■ **To do**: When scanning the data, count every line with "placed" in it, and report only the resulting number.
────────────────
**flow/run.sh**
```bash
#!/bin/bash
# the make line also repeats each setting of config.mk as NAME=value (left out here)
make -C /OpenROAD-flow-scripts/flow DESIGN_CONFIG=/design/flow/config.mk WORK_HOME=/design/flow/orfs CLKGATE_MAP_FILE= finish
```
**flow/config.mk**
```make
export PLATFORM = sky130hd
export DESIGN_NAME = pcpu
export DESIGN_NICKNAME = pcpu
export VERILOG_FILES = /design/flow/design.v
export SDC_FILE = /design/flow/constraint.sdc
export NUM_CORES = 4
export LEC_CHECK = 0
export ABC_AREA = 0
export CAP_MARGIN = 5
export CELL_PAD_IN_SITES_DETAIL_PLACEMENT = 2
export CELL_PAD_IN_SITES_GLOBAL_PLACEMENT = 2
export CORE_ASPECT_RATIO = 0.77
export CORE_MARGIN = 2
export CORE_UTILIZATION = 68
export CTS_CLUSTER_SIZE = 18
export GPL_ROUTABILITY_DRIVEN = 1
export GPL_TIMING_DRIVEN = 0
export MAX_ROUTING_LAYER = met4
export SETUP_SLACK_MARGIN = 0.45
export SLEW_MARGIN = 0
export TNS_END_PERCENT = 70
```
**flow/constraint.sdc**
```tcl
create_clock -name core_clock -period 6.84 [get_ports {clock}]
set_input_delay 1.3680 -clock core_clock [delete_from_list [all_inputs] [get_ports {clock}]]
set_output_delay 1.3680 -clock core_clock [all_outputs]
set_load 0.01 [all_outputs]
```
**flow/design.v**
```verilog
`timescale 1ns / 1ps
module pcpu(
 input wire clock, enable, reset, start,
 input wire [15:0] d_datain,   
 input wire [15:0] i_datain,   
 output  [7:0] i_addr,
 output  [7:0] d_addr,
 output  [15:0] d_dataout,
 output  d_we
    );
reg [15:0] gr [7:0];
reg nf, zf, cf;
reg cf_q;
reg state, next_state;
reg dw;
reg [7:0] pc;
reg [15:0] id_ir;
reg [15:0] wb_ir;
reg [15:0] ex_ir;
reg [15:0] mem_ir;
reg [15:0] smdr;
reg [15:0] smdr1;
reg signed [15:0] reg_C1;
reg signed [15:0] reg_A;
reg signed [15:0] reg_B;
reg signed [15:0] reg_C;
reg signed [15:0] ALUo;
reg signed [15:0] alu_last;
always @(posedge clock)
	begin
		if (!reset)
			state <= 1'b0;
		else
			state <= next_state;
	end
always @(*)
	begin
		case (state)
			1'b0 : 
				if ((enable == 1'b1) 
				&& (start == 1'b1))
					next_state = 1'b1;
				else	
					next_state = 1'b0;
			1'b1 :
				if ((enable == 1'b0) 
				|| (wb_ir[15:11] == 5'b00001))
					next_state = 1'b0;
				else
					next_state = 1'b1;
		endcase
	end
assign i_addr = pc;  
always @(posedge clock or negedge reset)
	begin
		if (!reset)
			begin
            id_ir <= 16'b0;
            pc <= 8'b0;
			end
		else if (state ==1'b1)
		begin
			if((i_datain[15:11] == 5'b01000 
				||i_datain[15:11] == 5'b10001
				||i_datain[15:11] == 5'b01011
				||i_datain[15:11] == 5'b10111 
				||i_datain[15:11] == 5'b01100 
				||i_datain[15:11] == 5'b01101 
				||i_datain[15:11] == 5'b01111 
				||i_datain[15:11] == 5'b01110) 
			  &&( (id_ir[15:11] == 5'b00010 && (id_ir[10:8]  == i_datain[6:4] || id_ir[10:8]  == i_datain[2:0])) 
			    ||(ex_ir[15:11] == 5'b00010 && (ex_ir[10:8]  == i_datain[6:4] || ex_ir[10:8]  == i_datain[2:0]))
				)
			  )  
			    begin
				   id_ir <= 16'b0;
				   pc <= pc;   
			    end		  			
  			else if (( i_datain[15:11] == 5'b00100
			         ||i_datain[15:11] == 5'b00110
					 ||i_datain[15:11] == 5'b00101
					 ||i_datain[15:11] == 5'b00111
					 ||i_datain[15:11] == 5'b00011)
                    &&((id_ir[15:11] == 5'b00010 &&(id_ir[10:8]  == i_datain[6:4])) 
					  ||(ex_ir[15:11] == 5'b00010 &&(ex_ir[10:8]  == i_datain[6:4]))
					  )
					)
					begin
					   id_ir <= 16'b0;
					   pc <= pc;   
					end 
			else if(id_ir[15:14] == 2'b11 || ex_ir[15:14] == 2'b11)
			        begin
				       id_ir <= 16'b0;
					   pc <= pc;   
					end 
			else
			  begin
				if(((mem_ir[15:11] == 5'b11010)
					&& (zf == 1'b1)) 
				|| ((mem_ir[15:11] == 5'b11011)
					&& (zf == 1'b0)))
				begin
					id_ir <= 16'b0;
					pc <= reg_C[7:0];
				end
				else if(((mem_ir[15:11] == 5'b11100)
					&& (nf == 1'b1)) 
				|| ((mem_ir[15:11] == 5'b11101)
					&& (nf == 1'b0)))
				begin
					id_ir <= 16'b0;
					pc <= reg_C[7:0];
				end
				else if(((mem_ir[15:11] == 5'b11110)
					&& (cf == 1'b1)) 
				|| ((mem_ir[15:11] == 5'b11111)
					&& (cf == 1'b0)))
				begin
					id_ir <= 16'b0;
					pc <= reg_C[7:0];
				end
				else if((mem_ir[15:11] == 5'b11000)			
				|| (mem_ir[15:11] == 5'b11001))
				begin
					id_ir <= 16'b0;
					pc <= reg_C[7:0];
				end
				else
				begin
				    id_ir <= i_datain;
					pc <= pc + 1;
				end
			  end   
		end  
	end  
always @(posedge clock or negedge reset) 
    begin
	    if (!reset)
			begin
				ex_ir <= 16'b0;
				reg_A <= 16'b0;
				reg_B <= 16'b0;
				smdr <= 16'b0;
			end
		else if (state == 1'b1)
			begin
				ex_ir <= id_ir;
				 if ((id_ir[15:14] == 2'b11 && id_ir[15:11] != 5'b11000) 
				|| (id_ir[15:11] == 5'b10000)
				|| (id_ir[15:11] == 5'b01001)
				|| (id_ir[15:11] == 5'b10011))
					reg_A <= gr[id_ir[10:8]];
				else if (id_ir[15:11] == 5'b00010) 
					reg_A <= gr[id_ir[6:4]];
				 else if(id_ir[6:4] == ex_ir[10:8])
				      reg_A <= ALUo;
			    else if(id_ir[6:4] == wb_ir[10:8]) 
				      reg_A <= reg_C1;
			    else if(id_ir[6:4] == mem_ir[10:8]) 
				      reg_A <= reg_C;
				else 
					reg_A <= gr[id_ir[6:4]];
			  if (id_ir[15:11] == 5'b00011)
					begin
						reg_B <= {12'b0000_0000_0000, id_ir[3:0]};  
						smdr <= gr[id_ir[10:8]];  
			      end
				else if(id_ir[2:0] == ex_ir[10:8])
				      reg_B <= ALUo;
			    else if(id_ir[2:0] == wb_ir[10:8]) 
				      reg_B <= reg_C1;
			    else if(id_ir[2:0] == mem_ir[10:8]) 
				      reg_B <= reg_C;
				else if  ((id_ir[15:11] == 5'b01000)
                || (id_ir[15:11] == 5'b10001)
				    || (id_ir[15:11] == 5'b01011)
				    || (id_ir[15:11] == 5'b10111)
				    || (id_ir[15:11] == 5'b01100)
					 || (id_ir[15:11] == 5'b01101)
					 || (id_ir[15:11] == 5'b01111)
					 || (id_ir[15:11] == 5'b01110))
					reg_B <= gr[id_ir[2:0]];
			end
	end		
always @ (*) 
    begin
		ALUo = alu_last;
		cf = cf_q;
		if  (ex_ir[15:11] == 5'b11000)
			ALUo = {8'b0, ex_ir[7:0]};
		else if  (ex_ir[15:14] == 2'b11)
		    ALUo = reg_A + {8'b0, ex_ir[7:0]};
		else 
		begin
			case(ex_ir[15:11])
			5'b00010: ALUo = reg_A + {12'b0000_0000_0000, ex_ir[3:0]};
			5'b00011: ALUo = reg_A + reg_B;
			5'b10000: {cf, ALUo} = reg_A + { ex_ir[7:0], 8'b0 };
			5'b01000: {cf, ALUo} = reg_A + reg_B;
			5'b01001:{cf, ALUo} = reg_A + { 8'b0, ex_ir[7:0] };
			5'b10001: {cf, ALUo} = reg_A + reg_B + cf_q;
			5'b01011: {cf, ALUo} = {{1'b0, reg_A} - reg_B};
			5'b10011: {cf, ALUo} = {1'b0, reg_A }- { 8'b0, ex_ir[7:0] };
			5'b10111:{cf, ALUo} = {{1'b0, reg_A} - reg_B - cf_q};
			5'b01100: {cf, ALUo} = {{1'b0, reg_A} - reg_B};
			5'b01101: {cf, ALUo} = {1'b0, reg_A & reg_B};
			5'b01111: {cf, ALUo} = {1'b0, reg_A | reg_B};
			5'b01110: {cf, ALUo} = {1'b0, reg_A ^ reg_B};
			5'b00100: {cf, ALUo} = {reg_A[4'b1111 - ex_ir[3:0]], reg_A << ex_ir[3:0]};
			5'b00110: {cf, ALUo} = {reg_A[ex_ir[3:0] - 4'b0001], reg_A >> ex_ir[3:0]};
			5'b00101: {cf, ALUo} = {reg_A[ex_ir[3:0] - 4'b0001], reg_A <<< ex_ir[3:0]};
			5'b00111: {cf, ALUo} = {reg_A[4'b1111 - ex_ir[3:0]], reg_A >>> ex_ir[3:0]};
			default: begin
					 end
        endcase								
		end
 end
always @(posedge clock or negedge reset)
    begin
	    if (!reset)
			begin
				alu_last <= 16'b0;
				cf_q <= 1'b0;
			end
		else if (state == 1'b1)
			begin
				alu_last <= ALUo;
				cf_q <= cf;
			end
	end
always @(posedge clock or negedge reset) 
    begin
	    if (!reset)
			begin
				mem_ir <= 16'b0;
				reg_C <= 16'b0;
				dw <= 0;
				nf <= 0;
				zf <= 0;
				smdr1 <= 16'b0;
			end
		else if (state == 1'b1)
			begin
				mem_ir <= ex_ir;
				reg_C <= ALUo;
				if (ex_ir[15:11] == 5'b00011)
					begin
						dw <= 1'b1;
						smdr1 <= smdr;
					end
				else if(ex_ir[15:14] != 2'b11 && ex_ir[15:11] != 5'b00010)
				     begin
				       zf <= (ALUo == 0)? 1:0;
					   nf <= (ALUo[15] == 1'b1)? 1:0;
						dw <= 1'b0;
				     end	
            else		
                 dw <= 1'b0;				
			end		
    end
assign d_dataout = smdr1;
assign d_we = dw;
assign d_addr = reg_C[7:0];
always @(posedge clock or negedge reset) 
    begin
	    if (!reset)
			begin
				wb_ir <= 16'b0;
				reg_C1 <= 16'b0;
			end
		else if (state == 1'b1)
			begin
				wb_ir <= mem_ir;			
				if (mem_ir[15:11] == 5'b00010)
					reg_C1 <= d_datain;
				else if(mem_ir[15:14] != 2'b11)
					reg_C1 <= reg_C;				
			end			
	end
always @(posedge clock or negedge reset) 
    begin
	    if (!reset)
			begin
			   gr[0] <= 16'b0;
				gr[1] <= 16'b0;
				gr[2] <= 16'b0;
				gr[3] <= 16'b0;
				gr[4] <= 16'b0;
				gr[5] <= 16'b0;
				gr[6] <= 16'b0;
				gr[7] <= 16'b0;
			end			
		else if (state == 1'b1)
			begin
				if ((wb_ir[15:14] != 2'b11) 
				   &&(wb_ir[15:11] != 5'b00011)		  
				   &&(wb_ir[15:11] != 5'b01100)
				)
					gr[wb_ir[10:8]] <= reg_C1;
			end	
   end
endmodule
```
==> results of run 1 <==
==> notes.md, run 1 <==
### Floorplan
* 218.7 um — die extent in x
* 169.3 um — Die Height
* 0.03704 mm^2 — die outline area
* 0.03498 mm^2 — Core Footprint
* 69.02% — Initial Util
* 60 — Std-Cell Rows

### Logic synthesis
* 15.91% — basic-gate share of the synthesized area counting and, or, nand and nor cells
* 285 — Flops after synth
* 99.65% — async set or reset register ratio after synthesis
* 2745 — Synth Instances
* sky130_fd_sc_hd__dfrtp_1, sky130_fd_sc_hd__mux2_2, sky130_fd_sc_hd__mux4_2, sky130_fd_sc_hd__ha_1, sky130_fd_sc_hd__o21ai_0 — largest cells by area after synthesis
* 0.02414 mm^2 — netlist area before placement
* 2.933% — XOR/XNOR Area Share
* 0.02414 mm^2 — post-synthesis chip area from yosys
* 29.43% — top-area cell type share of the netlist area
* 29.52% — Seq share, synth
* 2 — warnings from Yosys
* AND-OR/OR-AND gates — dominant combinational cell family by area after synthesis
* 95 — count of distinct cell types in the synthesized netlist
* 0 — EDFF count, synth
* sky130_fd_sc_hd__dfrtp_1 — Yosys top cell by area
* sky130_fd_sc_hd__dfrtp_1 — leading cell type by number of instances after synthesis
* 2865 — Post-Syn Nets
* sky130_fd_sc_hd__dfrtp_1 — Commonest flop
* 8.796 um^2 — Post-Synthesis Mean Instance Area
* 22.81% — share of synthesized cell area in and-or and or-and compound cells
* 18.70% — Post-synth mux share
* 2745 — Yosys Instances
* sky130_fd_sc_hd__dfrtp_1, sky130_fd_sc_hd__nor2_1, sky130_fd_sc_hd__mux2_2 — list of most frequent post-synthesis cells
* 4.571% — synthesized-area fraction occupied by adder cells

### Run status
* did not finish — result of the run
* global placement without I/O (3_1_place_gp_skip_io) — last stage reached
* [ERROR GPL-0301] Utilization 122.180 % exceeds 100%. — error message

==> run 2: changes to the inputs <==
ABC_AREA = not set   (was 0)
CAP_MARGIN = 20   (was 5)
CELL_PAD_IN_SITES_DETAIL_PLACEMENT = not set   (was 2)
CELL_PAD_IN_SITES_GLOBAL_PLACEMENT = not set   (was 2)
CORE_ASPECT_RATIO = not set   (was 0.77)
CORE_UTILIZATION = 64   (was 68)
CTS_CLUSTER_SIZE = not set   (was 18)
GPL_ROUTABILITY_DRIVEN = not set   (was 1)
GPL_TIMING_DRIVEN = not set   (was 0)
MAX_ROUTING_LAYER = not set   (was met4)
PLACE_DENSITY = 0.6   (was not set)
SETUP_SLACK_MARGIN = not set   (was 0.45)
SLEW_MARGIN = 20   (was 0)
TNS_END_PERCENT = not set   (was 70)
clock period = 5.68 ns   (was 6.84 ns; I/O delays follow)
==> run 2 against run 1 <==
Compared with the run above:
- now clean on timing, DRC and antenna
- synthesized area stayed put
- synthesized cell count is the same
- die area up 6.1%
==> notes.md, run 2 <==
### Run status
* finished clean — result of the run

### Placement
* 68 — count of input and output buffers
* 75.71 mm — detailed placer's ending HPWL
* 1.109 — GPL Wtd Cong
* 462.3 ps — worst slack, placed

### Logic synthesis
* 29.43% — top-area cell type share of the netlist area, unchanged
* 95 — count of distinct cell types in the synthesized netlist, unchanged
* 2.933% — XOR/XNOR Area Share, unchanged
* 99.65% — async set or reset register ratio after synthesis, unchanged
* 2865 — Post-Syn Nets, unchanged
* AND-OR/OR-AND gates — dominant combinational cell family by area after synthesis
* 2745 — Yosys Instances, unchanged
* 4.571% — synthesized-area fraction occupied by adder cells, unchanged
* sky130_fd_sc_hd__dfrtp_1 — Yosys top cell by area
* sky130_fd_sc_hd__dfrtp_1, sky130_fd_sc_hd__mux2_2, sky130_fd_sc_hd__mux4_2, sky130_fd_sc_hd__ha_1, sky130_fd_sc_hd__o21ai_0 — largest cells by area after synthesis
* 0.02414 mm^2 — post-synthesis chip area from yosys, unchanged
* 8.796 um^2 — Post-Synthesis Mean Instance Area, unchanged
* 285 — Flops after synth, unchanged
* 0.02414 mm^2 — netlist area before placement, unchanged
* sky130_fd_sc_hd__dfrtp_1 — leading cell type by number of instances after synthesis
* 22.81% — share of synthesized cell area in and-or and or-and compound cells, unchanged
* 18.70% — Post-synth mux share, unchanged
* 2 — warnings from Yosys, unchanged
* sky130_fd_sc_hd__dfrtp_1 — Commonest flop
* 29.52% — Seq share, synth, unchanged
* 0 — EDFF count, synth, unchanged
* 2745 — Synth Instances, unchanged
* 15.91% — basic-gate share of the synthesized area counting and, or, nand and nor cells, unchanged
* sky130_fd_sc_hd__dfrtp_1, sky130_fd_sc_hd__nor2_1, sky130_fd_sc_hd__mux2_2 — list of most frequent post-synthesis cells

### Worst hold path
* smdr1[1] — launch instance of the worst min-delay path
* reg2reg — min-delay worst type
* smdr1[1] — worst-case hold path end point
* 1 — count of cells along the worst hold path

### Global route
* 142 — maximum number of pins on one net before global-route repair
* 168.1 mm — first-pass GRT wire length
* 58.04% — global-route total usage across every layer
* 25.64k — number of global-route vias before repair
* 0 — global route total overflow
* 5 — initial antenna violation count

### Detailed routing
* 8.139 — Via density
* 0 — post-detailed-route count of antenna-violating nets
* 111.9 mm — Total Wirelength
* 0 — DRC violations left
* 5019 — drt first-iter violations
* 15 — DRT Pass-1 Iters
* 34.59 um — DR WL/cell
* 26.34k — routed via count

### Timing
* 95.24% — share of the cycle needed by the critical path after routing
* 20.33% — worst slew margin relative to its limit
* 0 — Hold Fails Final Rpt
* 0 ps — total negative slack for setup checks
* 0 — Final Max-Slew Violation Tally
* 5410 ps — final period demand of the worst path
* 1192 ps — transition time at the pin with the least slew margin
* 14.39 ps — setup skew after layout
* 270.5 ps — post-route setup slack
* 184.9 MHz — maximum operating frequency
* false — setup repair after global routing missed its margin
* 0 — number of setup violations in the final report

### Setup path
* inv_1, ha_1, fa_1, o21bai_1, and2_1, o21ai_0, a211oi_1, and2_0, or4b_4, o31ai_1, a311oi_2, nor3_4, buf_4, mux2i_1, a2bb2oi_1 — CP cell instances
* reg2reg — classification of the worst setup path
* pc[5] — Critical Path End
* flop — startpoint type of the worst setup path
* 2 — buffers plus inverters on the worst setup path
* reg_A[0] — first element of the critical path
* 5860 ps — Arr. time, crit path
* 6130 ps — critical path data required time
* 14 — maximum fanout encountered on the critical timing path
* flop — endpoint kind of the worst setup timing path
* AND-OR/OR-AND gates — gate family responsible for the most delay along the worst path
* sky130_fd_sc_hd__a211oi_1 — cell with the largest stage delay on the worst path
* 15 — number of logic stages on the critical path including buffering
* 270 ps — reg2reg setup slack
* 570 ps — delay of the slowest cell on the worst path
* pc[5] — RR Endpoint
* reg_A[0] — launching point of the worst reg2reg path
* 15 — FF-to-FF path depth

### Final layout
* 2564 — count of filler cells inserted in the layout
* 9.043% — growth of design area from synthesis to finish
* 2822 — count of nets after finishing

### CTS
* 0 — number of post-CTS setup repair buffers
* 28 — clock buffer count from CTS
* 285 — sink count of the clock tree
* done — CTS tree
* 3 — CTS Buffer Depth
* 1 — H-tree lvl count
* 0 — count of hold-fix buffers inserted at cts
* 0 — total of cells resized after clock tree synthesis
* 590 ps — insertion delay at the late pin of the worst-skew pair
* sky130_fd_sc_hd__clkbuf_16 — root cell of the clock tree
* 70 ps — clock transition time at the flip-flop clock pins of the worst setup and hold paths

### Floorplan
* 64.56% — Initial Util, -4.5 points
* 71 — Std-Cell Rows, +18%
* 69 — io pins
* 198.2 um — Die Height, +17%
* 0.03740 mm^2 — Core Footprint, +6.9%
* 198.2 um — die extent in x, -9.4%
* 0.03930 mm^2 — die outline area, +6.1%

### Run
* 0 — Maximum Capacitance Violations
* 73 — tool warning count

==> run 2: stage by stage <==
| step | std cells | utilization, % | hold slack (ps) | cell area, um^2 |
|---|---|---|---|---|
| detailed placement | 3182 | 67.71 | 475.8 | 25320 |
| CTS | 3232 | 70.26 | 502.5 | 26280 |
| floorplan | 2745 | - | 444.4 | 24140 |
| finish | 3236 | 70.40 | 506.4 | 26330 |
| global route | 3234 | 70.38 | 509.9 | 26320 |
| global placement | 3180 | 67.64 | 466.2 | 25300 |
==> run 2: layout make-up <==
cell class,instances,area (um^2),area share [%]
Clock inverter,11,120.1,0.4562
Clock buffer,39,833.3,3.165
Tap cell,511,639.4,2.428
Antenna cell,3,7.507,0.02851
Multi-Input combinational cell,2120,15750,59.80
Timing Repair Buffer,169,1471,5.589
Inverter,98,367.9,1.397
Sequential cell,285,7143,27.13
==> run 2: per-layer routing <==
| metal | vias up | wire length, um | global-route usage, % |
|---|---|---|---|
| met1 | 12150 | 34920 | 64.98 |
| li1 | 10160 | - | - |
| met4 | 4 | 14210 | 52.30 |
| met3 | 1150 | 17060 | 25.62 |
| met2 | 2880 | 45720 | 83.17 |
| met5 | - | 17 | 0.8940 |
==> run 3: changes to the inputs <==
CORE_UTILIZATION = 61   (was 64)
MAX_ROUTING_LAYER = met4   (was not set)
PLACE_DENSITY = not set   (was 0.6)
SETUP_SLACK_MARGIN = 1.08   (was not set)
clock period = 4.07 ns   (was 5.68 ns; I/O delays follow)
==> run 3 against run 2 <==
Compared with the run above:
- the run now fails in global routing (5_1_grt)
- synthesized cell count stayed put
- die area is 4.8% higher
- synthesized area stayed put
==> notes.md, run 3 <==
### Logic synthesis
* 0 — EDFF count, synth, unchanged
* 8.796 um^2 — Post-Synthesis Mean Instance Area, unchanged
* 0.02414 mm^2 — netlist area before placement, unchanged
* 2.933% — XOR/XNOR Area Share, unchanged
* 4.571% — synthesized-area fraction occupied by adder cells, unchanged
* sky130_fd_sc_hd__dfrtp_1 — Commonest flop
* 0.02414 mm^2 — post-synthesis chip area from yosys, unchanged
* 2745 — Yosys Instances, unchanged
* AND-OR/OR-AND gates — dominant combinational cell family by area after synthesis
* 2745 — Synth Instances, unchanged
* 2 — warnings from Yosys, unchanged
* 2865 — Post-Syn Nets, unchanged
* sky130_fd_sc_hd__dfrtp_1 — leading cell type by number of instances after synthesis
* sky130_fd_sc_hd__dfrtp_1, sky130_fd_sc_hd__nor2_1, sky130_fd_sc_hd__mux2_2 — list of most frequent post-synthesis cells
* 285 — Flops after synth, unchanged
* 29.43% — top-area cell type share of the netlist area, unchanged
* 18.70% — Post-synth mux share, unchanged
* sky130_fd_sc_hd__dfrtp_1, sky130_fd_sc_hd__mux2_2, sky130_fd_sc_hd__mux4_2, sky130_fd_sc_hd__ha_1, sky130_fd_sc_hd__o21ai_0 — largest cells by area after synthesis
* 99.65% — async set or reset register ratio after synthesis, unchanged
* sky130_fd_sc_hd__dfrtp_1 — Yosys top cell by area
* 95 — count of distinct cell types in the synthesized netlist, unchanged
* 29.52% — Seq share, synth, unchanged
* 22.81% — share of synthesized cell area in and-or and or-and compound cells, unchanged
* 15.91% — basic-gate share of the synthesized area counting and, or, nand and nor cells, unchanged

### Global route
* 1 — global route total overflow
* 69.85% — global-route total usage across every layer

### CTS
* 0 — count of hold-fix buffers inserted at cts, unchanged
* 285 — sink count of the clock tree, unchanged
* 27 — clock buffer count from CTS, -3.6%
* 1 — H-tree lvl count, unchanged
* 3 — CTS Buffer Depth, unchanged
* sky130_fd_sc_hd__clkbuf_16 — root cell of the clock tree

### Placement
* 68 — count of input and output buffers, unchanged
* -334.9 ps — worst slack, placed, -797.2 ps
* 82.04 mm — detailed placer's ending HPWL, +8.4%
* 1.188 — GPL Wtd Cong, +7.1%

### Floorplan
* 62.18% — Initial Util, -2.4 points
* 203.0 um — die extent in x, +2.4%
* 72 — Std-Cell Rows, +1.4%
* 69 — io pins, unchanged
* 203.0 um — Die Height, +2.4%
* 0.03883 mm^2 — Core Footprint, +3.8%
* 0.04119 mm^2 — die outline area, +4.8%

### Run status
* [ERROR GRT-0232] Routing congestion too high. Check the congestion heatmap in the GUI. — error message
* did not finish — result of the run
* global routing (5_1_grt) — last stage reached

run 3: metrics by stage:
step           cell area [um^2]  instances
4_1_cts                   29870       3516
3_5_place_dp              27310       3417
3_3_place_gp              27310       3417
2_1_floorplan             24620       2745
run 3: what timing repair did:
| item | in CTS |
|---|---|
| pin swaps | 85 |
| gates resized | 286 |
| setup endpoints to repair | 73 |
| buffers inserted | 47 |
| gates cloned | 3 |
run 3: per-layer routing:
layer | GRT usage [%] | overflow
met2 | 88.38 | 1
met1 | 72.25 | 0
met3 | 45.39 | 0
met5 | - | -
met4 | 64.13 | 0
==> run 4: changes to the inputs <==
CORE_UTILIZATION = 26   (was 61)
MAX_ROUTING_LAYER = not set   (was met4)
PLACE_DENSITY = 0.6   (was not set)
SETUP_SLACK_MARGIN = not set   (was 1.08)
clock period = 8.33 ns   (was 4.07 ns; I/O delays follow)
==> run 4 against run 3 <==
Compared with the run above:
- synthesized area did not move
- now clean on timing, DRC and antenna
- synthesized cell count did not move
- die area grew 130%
────────────────
■ **Task response**: 2